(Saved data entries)

[src/bridgePkg.sv]
// Bridge package with the bus word, transfer and acknowledge types shared by the data buffer
package bridgePkg;

    //////////////////////////////////////////////////////////////////////
    // Bus word
    //////////////////////////////////////////////////////////////////////

    // Both the CPU data bus and PCI AD are 32 bits wide
    localparam int busWidth = 32;

    typedef logic [busWidth-1:0] busWord_t;

    // Count field width, holds 0..8 for the default FIFO depth
    localparam int fifoCountWidth = 4;

    //////////////////////////////////////////////////////////////////////
    // Enums
    //////////////////////////////////////////////////////////////////////

    // Encoded as {TT1, TT0}
    // Only TT0 high with TT1 low is a line burst
    typedef enum logic [1:0] {
        XferSingle = 2'b00,
        XferBurst  = 2'b01,
        XferOther  = 2'b10
    } xferType_e;

    // Acknowledge FSM states
    typedef enum logic [1:0] {
        TaIdle = 2'd0,
        TaBeat = 2'd1,
        TaHold = 2'd2
    } taState_e;

    //////////////////////////////////////////////////////////////////////
    // Bus bundles
    //////////////////////////////////////////////////////////////////////

    // CPU side, active low except the type
    typedef struct packed {
        logic      nTs;
        xferType_e tt;
        logic      nBg;
        logic      nBen;
    } cpuBus_t;

    // PCI side controls
    typedef struct packed {
        logic nIrdy;
        logic nTrdy;
        logic pciCycle;
        logic pciDir;   // high means CPU to PCI
    } pciBus_t;

    // Modelled tristate line, level only counts while en is high
    typedef struct packed {
        logic en;
        logic level;
    } triLine_t;

    // FIFO occupancy
    typedef struct packed {
        logic                      empty;
        logic                      full;
        logic [fifoCountWidth-1:0] count;
    } fifoStatus_t;

endpackage
[src/hw/rvviPkg.sv]
package rvviPkg;

   localparam int XLEN    = 32;
   localparam int NUM_GPR = 32;

   typedef logic [XLEN-1:0]    wordT;
   typedef logic [NUM_GPR-1:0] gprMaskT;

   //////////////////////////////
   // Cause codes
   //////////////////////////////

   // Instruction bus fault, raised outside the core
   localparam logic [5:0]  FETCH_FAULT_CAUSE = 6'd48;

   // Data bus fault NMIs
   localparam logic [10:0] NMI_LOAD_CAUSE    = 11'd1024;
   localparam logic [10:0] NMI_STORE_CAUSE   = 11'd1025;

   // External halt request
   localparam logic [2:0]  HALTREQ_DBG_CAUSE = 3'd3;

   // MSW, MTimer, MExternal and the sixteen local lines
   localparam logic [31:0] IRQ_USED_MASK     = 32'hFFFF_0888;

   //////////////////////////////
   // Net snapshot
   //////////////////////////////

   typedef struct packed {
      logic [31:0] irq;
      logic [10:0] nmiCause;
      logic        haltReq;
      logic        nmi;
      logic        fetchFault;
      logic [1:0]  spare;
   } netSnapT;

endpackage

[src/hw/netMonitor.sv]
`timescale 1ns/1ps

module netMonitor
   import rvviPkg::*;
(
   input  logic        rvvi,
   input  logic        arstN_i,
   input  logic        rvfiValid_i,
   input  logic [63:0] rvfiOrder_i,
   input  logic        rvfiTrap_i,
   input  logic        rvfiException_i,
   input  logic [5:0]  rvfiExcCause_i,
   input  logic        rvfiIntr_i,
   input  logic        rvfiInterrupt_i,
   input  logic [10:0] rvfiIntrCause_i,
   input  logic [1:0]  rvfiNmip_i,
   input  logic [2:0]  rvfiDbg_i,
   input  logic        rvfiDbgMode_i,
   input  logic [31:0] irq_i,
   input  logic        pushReady_i,
   output logic        push_o,
   output netSnapT     snap_o
);

   logic        seenQ;
   logic [63:0] lastOrderQ;
   logic        haltReqQ;
   logic        nmiQ;
   logic        fetchFaultQ;
   logic [10:0] nmiCauseQ;
   logic [31:0] irqQ;
   netSnapT     curSnap;
   netSnapT     lastSnapQ;
   logic        newRetire;
   logic        nmiCauseHit;
   logic        nmiHit;
   logic [10:0] nmiCauseNext;

   //////////////////////////////
   // Retirement decode
   //////////////////////////////

   assign newRetire = rvfiValid_i && (!seenQ || (rvfiOrder_i != lastOrderQ));

   assign nmiCauseHit = rvfiIntr_i && rvfiInterrupt_i &&
                        ((rvfiIntrCause_i == NMI_LOAD_CAUSE) ||
                         (rvfiIntrCause_i == NMI_STORE_CAUSE));
   assign nmiHit      = nmiCauseHit || rvfiNmip_i[0];

   // Pending NMI with no taken cause, nmip[1] tells store from load
   assign nmiCauseNext = nmiCauseHit   ? rvfiIntrCause_i :
                         rvfiNmip_i[1] ? NMI_STORE_CAUSE : NMI_LOAD_CAUSE;

   always_ff @(posedge rvvi or negedge arstN_i) begin
      if (!arstN_i) begin
         seenQ       <= 1'b0;
         lastOrderQ  <= '0;
         haltReqQ    <= 1'b0;
         nmiQ        <= 1'b0;
         fetchFaultQ <= 1'b0;
         nmiCauseQ   <= '0;
         irqQ        <= '0;
      end else begin
         irqQ <= irq_i & IRQ_USED_MASK;
         if (newRetire) begin
            seenQ       <= 1'b1;
            lastOrderQ  <= rvfiOrder_i;
            haltReqQ    <= rvfiDbgMode_i && (rvfiDbg_i == HALTREQ_DBG_CAUSE);
            nmiQ        <= nmiHit;
            fetchFaultQ <= rvfiTrap_i && rvfiException_i &&
                           (rvfiExcCause_i == FETCH_FAULT_CAUSE);
            if (nmiHit) begin
               nmiCauseQ <= nmiCauseNext;
            end
         end
      end
   end

   //////////////////////////////
   // Snapshot push
   //////////////////////////////

   always_comb begin
      curSnap            = '0;
      curSnap.irq        = irqQ;
      curSnap.nmiCause   = nmiCauseQ;
      curSnap.haltReq    = haltReqQ;
      curSnap.nmi        = nmiQ;
      curSnap.fetchFault = fetchFaultQ;
   end

   // Request stays up until the queue accepts it
   assign push_o = (curSnap != lastSnapQ);
   assign snap_o = curSnap;

   always_ff @(posedge rvvi or negedge arstN_i) begin
      if (!arstN_i) begin
         lastSnapQ <= '0;
      end else if (push_o && pushReady_i) begin
         lastSnapQ <= curSnap;
      end
   end

endmodule

[config.mk]
export PLATFORM = sky130hd
export DESIGN_NAME = netMonitor
export DESIGN_NICKNAME = d
export VERILOG_FILES = /design/src/hw/rvviPkg.sv /design/src/hw/netMonitor.sv
export SDC_FILE = /design/constraint.sdc
export NUM_CORES = 1
export LEC_CHECK = 0
export ABC_AREA = 1
export BUFFER_PORTS_ARGS = -buffer_cell sky130_fd_sc_hd__clkbuf_2
export CELL_PAD_IN_SITES_DETAIL_PLACEMENT = 0
export CELL_PAD_IN_SITES_GLOBAL_PLACEMENT = 1
export CORE_ASPECT_RATIO = 0.6
export CORE_MARGIN = 2
export CORE_UTILIZATION = 36
export CTS_BUF_LIST = sky130_fd_sc_hd__clkbuf_8
export DETAILED_ROUTE_END_ITERATION = 7
export PLACE_DENSITY = 0.75
export SYNTH_ARGS = -nofsm -noshare
export SYNTH_HDL_FRONTEND = slang
export SYNTH_SLANG_ARGS = --single-unit
export TNS_END_PERCENT = 50
[constraint.sdc]
create_clock -name rvvi -period 1.6 [get_ports rvvi]
set_input_delay 0.16 -clock rvvi [delete_from_list [all_inputs] [get_ports rvvi]]
set_output_delay 0.16 -clock rvvi [all_outputs]
set_load 0.01 [all_outputs]
==> results.yml, run 1 <==
place:
  dp_hpwl_um: 11800
  placedCellCount: 1218
  gp_congestion: 0.772
  placed_cell_area_sq_um: 7830
  io_buffers: 147
  place_ws_ps: -250
detailed_routing:
  viasPerCell: 4.49
  ant_nets: 0
  drt_pass1_iterations: 4
  wl_met3_um: 841
  post_drt_wl_per_cell_um: 14.5
  drt-total-wl_um: 19400
  via_count: 6040
  drt-met1-wl_um: 9940
  drt_iter0_markers: 292
  top_layer_used: "met4"
  drc: 0
  wl_met2_um: 8390
cells_and_area:
  final_common_cell: "nand2_1"
  fin_util_pct: 58.2
  layout-drive-gt1-share_pct: 38.6
  final_area_sq_um: 10100
  layout.nets: 1224
  antenna_cells: 0
  layout_common_cells: "nand2_1, clkbuf_2, dfrtp_1"
  nFillCells: 1555
  area_growth_pct: 56.4
  finalNonFillerCells: 1344
worst_setup_path:
  endpoint_kind: "primary output"
  critPathMaxFanout: 2
  crit_required_ps: 1440
  worst_setup_path_start_kind: "register"
  slowest_delay_ps: 400
  worst_path_most_repeated_cell: "nor2_1"
  crit_type: "register to primary output"
  r2r_slack_ps: -310
  worstPathCellList: "xnor2_1 -> nand2_1 -> nor2_1 -> nand4_1 -> nor2_1 -> nand3_2 -> buf_6 -> clkbuf_2"
  worstPathArrival_ps: 1890
  slowest_stage: "dfrtp_1"
global_routing:
  first_global_vias: 5878
  grt_usage_pct: 21.2
  grt_max_degree: 45
  grt_overflow: 0
  grt_pass1_wl_um: 31000
  antenna_found_initial: 0
die:
  chipWidth_um: 177
  start_util_pct: 37.2
  die_h_um: 108
  io_pins: 176
  fp.dieArea_sq_um: 19000
  coreArea_sq_um: 17300
  num_rows: 37
sta:
  setup_ws_ps: -454
  finalMaxSlewViolations: 0
  fmax_ghz: 0.487
  finalCriticalPeriod_ps: 2050
  fin_skew_ps: 22.5
  max-slew-margin-rel_pct: 57.7
  final_hold_viol_count: 0
  rsz0062_at_grt: "true"
  finalSetupTns_ps: -25140
  hold-worst-slack_ps: 25.3
  worstMarginPinSlew_ps: 634
  setup_viol: 113
  fin_crit_sh_pct: 128
synthesis:
  synthCells: 799
  synth_area_sq_um: 6450
  avgSynthCellArea_sq_um: 8.07
  synth-seq-cells: 131
  ys_seq_area_share_pct: 50.8
  yosysWarnings: 0
  synth_cell_types: 28
job:
  cap_viol_max_count: 0
clock_network:
  clk_pin_slew_ps: 80
  clockBufferDepth: 2
  cts_made_buffers: 17
  clock_sinks: 131
  cts_tree: "yes"
  htreeDepth: 4
  worst_skew_pair.late_latency_ps: 440
  cts_root_buf: "clkbuf_8"
status:
  status: "finished with violations"
  violations: "negative setup slack"
power_and_ir_drop:
  power.density_nw_per_um2: 847
  peakVddDrop_mv: 0.434
  total_power_mw: 8.54
  leakage_nw: 5.43
min_path:
  hold_class: "input pin to register"
[repair_timing]
item                                    CTS  global route
endpoints found under the setup margin  113           113
hold buffers                             57             1
endpoints found under the hold margin    97             1
gates resized for setup                 118           120
cloned                                   16             2
pin swaps                                18            31
setup buffers                            15            11
[logic make-up after synthesis]
| group | count (synthesis) | share of synthesized area, % |
|---|---|---|
| buf+inv | 133 | 10.2 |
| flops | 131 | 50.8 |
| xor+xnor | 46 | 6.25 |
| compound gates | 69 | 5.98 |
| simple gates | 419 | 26.6 |
| other cells | 1 | 0.0582 |
[power breakdown]
group          switching [mW]  internal (mW)  leakage [nW]
Sequential              0.201           3.53          1.62
Combinational           0.804          0.820          3.59
Clock                    1.46           1.72         0.224
[cell usage after synthesis]
| master | n | area share, % |
|---|---|---|
| nand2_1 | 287 | 17 |
| dfrtp_1 | 131 | 51 |
| inv_1 | 85 | 4.9 |
| nand3_1 | 62 | 4.8 |
| nor2_1 | 47 | 2.7 |
| o21ai_0 | 41 | 3.2 |
| xnor2_1 | 23 | 3.1 |
| xor2_1 | 23 | 3.1 |
| buf_4 | 21 | 2.4 |
| o21ai_1 | 15 | 1.2 |
| o21ai_2 | 10 | 1.4 |
| buf_6 | 9 | 1.6 |
| clkbuf_1 | 8 | 0.47 |
| nand4_1 | 8 | 0.78 |
| buf_1 | 4 | 0.23 |
| or2_2 | 4 | 0.39 |
| buf_2 | 3 | 0.23 |
| nor3_1 | 3 | 0.23 |
| inv_2 | 2 | 0.12 |
| nand2_2 | 2 | 0.19 |
| nor4_1 | 2 | 0.19 |
| nor4b_1 | 2 | 0.27 |
| o22ai_1 | 2 | 0.19 |
| a21oi_1 | 1 | 0.078 |
| buf_8 | 1 | 0.23 |
| conb_1 | 1 | 0.058 |
| nand2_4 | 1 | 0.17 |
| nand3_2 | 1 | 0.16 |
[cell type report]
type,count,area [sq um],share of cell area [%]
repair buffers,310,2600,25.8
clock buffers,17,234,2.32
flip-flops and latches,131,3280,32.5
well taps,234,293,2.90
clock inverters,15,205,2.03
inverters,87,327,3.24
multi-input cells,550,3150,31.2
[worst max-delay path: cells and delay by family (launching register included)]
family                 cells  cell delay [ps]
buffers and inverters      2              270
flip-flops                 1              400
XOR/XNOR                   1              250
AND/OR/NAND/NOR            5              550
[per-layer routing]
layer  up-vias  track usage, %
met2       135            30.8
met5         -               0
met3        14            4.38
met1      2836            31.8
li1       3055               -
met4         0            5.90
[flip-flops by register name (all words and copies together), names as in the netlist]
register / count
irqQ: 19
fetchFaultQ: 1
lastSnapQ: 33
haltReqQ: 1
lastOrderQ: 64
nmiQ: 1
nmiCauseQ: 11
seenQ: 1
[worst paths after layout]
kind	start	endpoint	cells after the start
min reg2reg	lastSnapQ[14]	lastSnapQ[14]	2
max reg2reg	lastOrderQ[36]	haltReqQ	12
min	rvfiException_i	fetchFaultQ	3
min in group asynchronous	arstN_i	lastOrderQ[39]	2
max in group asynchronous	arstN_i	lastSnapQ[46]	3
max	lastSnapQ[11]	push_o	8
No activity file was read; power rests on OpenSTA's default activity.
==> run 2: changes to the inputs <==
--- a/config.mk
+++ b/config.mk
@@ -9,7 +9,6 @@
 export BUFFER_PORTS_ARGS = -buffer_cell sky130_fd_sc_hd__clkbuf_2
 export CELL_PAD_IN_SITES_DETAIL_PLACEMENT = 0
 export CELL_PAD_IN_SITES_GLOBAL_PLACEMENT = 1
-export CORE_ASPECT_RATIO = 0.6
 export CORE_MARGIN = 2
 export CORE_UTILIZATION = 36
 export CTS_BUF_LIST = sky130_fd_sc_hd__clkbuf_8
==> results.yml, run 2 (synthesized netlist as in run 1, its figures left out) <==
die:
  die_h_um: 138
  start_util_pct: 37.0
  chipWidth_um: 138
  num_rows: 48
  io_pins: 176
  coreArea_sq_um: 17400
  fp.dieArea_sq_um: 19000
global_routing:
  antenna_found_initial: 0
  grt_max_degree: 38
  first_global_vias: 6080
  grt_pass1_wl_um: 29400
  grt_overflow: 0
  grt_usage_pct: 20.0
detailed_routing:
  drt_iter0_markers: 241
  ant_nets: 0
  via_count: 6032
  drt-total-wl_um: 18000
  post_drt_wl_per_cell_um: 13.4
  drc: 0
  viasPerCell: 4.51
  drt_pass1_iterations: 4
worst_setup_path:
  cp_num_buf_inv: 2
  crit_start: "irqQ[18]"
  critPathCapture: "push_o"
  r2r_start: "lastOrderQ[8]"
  worst_setup_path_start_kind: "register"
  critPathMaxFanout: 2
  path_depth: 8
  reg2reg_to: "lastOrderQ[23]"
  crit_type: "register to primary output"
  cp_top_family: "simple AND/OR/NAND/NOR gates"
  worstPathCellList: "xnor2_1 -> nand2_1 -> nor2_1 -> nand4_1 -> nor2_1 -> nand3_2 -> buf_6 -> buf_6"
  worstPathArrival_ps: 1800
  crit_required_ps: 1440
  r2r_slack_ps: -330
  r2r_cells: 15
  slowest_delay_ps: 400
  endpoint_kind: "primary output"
  slowest_stage: "dfrtp_1"
sta:
  finalCriticalPeriod_ps: 1960
  rsz0062_at_grt: "true"
  finalMaxSlewViolations: 0
  fin_skew_ps: 13.6
  fin_crit_sh_pct: 122
  setup_viol: 113
  setup_ws_ps: -356
  fmax_ghz: 0.511
  final_hold_viol_count: 0
cells_and_area:
  layout_common_cells: "nand2_1, clkbuf_2, dfrtp_1"
  layout-drive-gt1-share_pct: 35.4
  final_area_sq_um: 9990
  reg_top3: "lastOrderQ x64, lastSnapQ x33, irqQ x19"
  layout.nets: 1227
  fin_util_pct: 57.4
  regMostFlops: "lastOrderQ"
  finalNonFillerCells: 1337
  largest_register_ffs: 64
  final_common_cell: "nand2_1"
  area_growth_pct: 54.9
  nFillCells: 1567
  antenna_cells: 0
clock_network:
  worst_skew_pair.late_latency_ps: 450
  cts_root_buf: "clkbuf_8"
  clockBufferDepth: 2
  cts_tree: "yes"
  cts_made_buffers: 17
  htreeDepth: 4
  clk_pin_slew_ps: 80
  clock_sinks: 131
status:
  violations: "negative setup slack"
  status: "finished with violations"
place:
  io_buffers: 147
  placedCellCount: 1193
  dp_hpwl_um: 11300
  placed_cell_area_sq_um: 7720
  place_ws_ps: -182
  gp_congestion: 0.750
power_and_ir_drop:
  power.density_nw_per_um2: 821
  leakage_nw: 5.35
  peakVddDrop_mv: 0.576
min_path:
  hold_class: "input pin to register"
job:
  cap_viol_max_count: 0
[run 2: report_power, final]
group / internal, mW / total [mW] / leakage [nW] / switching (mW)
registers: 3.54 / 3.74 / 1.62 / 0.207
clock network: 1.57 / 2.88 / 0.203 / 1.31
logic: 0.821 / 1.57 / 3.53 / 0.752
total: 5.93 / 8.20 / 5.35 / 2.27
[run 2: metal layers]
metal / vias up / part of all wire [%] / GRT usage, %
li1: 3053 / - / -
met1: 2821 / 45 / 25.0
met2: 135 / 49 / 34.1
met3: 23 / 5.0 / 4.93
met4: 0 / 1.5 / 5.90
met5: - / 0 / 0
[run 2: how the worst min path moves through the flow]
stage,start,endpoint,slack (ps),cells after the start
5_1_grt,rvfiOrder_i[20],lastOrderQ[20],60,4
3_5_place_dp,arstN_i,lastSnapQ[36],70,1
4_1_cts,rvfiOrder_i[20],lastOrderQ[20],20,4
2_1_floorplan,arstN_i,fetchFaultQ,-140,0
3_3_place_gp,arstN_i,lastSnapQ[36],70,1
6_report,rvfiOrder_i[20],lastOrderQ[20],50,4
[run 2: area by class of cell]
class	instances	area (sq um)	share of cell area, %
clock buffer	22	303	3.03
clock inverter	9	103	1.03
inverter	87	327	3.27
multi-input combinational	549	3040	30.4
sequential	131	3280	32.8
tap	225	282	2.82
timing repair buffer	314	2660	26.6
[run 2: per-stage QoR]
stage                     total power, mW  hold WS (ps)  TNS, ps
after floorplan                      4.40          -136        0
after global placement               4.86          70.0   -11760
after detailed placement             4.88          75.0   -11720
after CTS                            8.18          15.9   -21180
after global routing                 8.64          57.1   -44930
final                                8.20          46.8   -25050
[run 2: tightest hold or removal path: stages]
cell and delay (ps):
clkbuf_2 90, inv_1 60, buf_4 100, o21ai_2 50
[run 2: timing repair]
| action | CTS | global route |
|---|---|---|
| endpoints found under the setup margin | 113 | 113 |
| hold endpoints to repair | 208 | 0 |
| hold buffers | 80 | 0 |
| setup buffers | 19 | 6 |
| resized for setup | 100 | 100 |
| pin swaps | 12 | 11 |
| gates cloned | 12 | 1 |
==> run 3: changes to the inputs <==
--- a/config.mk
+++ b/config.mk
@@ -10,10 +10,10 @@
 export CELL_PAD_IN_SITES_DETAIL_PLACEMENT = 0
 export CELL_PAD_IN_SITES_GLOBAL_PLACEMENT = 1
 export CORE_MARGIN = 2
-export CORE_UTILIZATION = 36
+export CORE_UTILIZATION = 39
 export CTS_BUF_LIST = sky130_fd_sc_hd__clkbuf_8
 export DETAILED_ROUTE_END_ITERATION = 7
-export PLACE_DENSITY = 0.75
+export PLACE_DENSITY = 0.78
 export SYNTH_ARGS = -nofsm -noshare
 export SYNTH_HDL_FRONTEND = slang
 export SYNTH_SLANG_ARGS = --single-unit
==> constraint.sdc (replaced) <==
create_clock -name rvvi -period 1.9 [get_ports rvvi]
set_input_delay 0.19 -clock rvvi [delete_from_list [all_inputs] [get_ports rvvi]]
set_output_delay 0.19 -clock rvvi [all_outputs]
set_load 0.01 [all_outputs]
==> results.yml, run 3 (synthesized netlist as in run 1, its figures left out) <==
cells_and_area:
  fin_util_pct: 57.8
  layout.nets: 1182
  finalNonFillerCells: 1288
  area_growth_pct: 46.6
  reg_top3: "lastOrderQ x64, lastSnapQ x33, irqQ x19"
  final_common_cell: "nand2_1"
  regMostFlops: "lastOrderQ"
  layout_common_cells: "nand2_1, clkbuf_2, dfrtp_1"
  largest_register_ffs: 64
  layout-drive-gt1-share_pct: 31.4
  antenna_cells: 0
clock_network:
  clk_pin_slew_ps: 80
  cts_root_buf: "clkbuf_8"
  clockBufferDepth: 2
  worst_skew_pair.late_latency_ps: 450
  cts_tree: "yes"
  htreeDepth: 4
  clock_sinks: 131
  cts_made_buffers: 17
detailed_routing:
  drt_pass1_iterations: 4
  drc: 0
  drt-total-wl_um: 16600
  via_count: 5775
  ant_nets: 0
  drt_iter0_markers: 237
  post_drt_wl_per_cell_um: 12.9
  viasPerCell: 4.48
worst_setup_path:
  worstPathCellList: "xnor2_2 -> nand2_1 -> nor2_1 -> nand4_1 -> nor2_2 -> nand3_2 -> buf_8 -> buf_6"
  critPathMaxFanout: 3
  slowest_delay_ps: 440
  endpoint_kind: "primary output"
  crit_required_ps: 1710
  r2r_slack_ps: -10
  slowest_stage: "dfrtp_2"
  r2r_cells: 11
  worstPathArrival_ps: 1840
  worst_setup_path_start_kind: "register"
  crit_type: "register to primary output"
power_and_ir_drop:
  seqPwrFrac_pct: 45.1
  swShare_pct: 26.9
  leakage_nw: 5.02
  internal-power_mw: 5.09
  total_power_mw: 6.96
  netSwitchingPower_mw: 1.88
  combPwrFrac_pct: 16.5
  clockPowerShare_pct: 38.4
  power.density_nw_per_um2: 737
  peakVddDrop_mv: 0.554
global_routing:
  first_global_vias: 5437
  grt_usage_pct: 18.3
  grt_max_degree: 58
  grt_pass1_wl_um: 25500
  grt_overflow: 0
  antenna_found_initial: 0
sta:
  setup_viol: 3
  fin_skew_ps: 14.0
  max-slew-margin-rel_pct: 51.2
  fmax_ghz: 0.492
  worstMarginPinSlew_ps: 732
  fin_crit_sh_pct: 107
  finalCriticalPeriod_ps: 2030
  finalMaxSlewViolations: 0
  setup_ws_ps: -132
  rsz0062_at_grt: "true"
  final_hold_viol_count: 0
  hold-worst-slack_ps: 16.8
min_path:
  hold_path_depth: 3
  hold_class: "input pin to register"
die:
  chipWidth_um: 133
  fp.dieArea_sq_um: 17600
  num_rows: 47
  start_util_pct: 39.4
  die_h_um: 133
  io_pins: 176
  coreArea_sq_um: 16300
place:
  gp_congestion: 0.732
  io_buffers: 147
  place_ws_ps: 53.2
  dp_hpwl_um: 10400
  placedCellCount: 1153
status:
  violations: "negative setup slack"
  status: "finished with violations"
job:
  cap_viol_max_count: 0
==> run 3: cell types whose count changed in the layout (fill, tap and decap cells not counted), moves of 3 or more <==
cell / change
buf_4: -34
nand2_1: +24
nand2_2: -13
nand2_4: -12
buf_16: -9
buf_12: -8
clkbuf_16: +7
o21ai_1: +7
o21ai_2: -7
dlygate4sd3_1: -6
inv_1: -6
inv_2: +6
nand2_8: +4
clkinv_4: +3
==> run 3: through the flow <==
step / setup TNS [ps] / instance area (sq um)
3_5_place_dp: 0 / 7400
3_3_place_gp: 0 / 7400
6_report: -150 / 9450
4_1_cts: -164 / 8670
5_1_grt: -12790 / 9450
2_1_floorplan: 0 / 6500
==> run 3: repair_timing <==
action / in CTS / in global routing
pin swaps: 5 / 16
setup endpoints to repair: 1 / 108
gates cloned: 0 / 15
hold buffers: 73 / 1
endpoints found under the hold margin: 125 / 1
buffers inserted: 7 / 7
resized for setup: 7 / 150
==> run 3: worst paths after layout <==
path	to	startpoint
worst max-delay path	push_o	irqQ[22]
worst min-delay path	lastOrderQ[49]	rvfiOrder_i[49]
worst max register to register	nmiCauseQ[10]	lastOrderQ[36]
worst min register to register	seenQ	seenQ
max in group asynchronous	lastOrderQ[22]	arstN_i
min in group asynchronous	lastSnapQ[36]	arstN_i
==> run 3: power by group through the flow <==
stage | registers (mW) | logic [mW] | clock network (mW)
4_1_cts | 3.12 | 0.995 | 2.74
2_1_floorplan | 3.16 | 0.549 | 0
6_report | 3.14 | 1.15 | 2.67
5_1_grt | 3.17 | 1.29 | 2.87
3_3_place_gp | 3.17 | 0.850 | 0
3_5_place_dp | 3.18 | 0.859 | 0
==> run 3: layout make-up <==
class	instances	area, sq um
Multi-Input combinational cell	552	2980
Fill cell	1519	6900
Sequential cell	131	3280
Timing Repair Buffer	266	2130
Inverter	87	327
Clock inverter	12	179
Clock buffer	20	275
Tap cell	220	275
==> run 3: critical path, delay by kind of cell, from the launching register on <==
kind,cells,cell delay (ps)
flip-flops,1,440
buffers and inverters,2,260
AND/OR/NAND/NOR,5,550
XOR/XNOR,1,160
==> run 3: routing by layer <==
metal	vias to the layer above	part of all wire (%)	track usage [%]	routed length [um]
li1	2966	-	-	-
met1	2665	45	23.0	7420
met2	130	50	31.0	8300
met3	14	4.2	4.44	692
met4	0	1.2	5.85	196
met5	-	0	0	0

* PROBLEM STATEMENT *
Keeping every character as it is, restate the lines above that run from the line with "2_1_floorplan: 0 / 6500" through the line with "4_1_cts | 3.12 | 0.995 | 2.74", both included, and nothing else.

* RESULT BELOW *
2_1_floorplan: 0 / 6500
==> run 3: repair_timing <==
action / in CTS / in global routing
pin swaps: 5 / 16
setup endpoints to repair: 1 / 108
gates cloned: 0 / 15
hold buffers: 73 / 1
endpoints found under the hold margin: 125 / 1
buffers inserted: 7 / 7
resized for setup: 7 / 150
==> run 3: worst paths after layout <==
path	to	startpoint
worst max-delay path	push_o	irqQ[22]
worst min-delay path	lastOrderQ[49]	rvfiOrder_i[49]
worst max register to register	nmiCauseQ[10]	lastOrderQ[36]
worst min register to register	seenQ	seenQ
max in group asynchronous	lastOrderQ[22]	arstN_i
min in group asynchronous	lastSnapQ[36]	arstN_i
==> run 3: power by group through the flow <==
stage | registers (mW) | logic [mW] | clock network (mW)
4_1_cts | 3.12 | 0.995 | 2.74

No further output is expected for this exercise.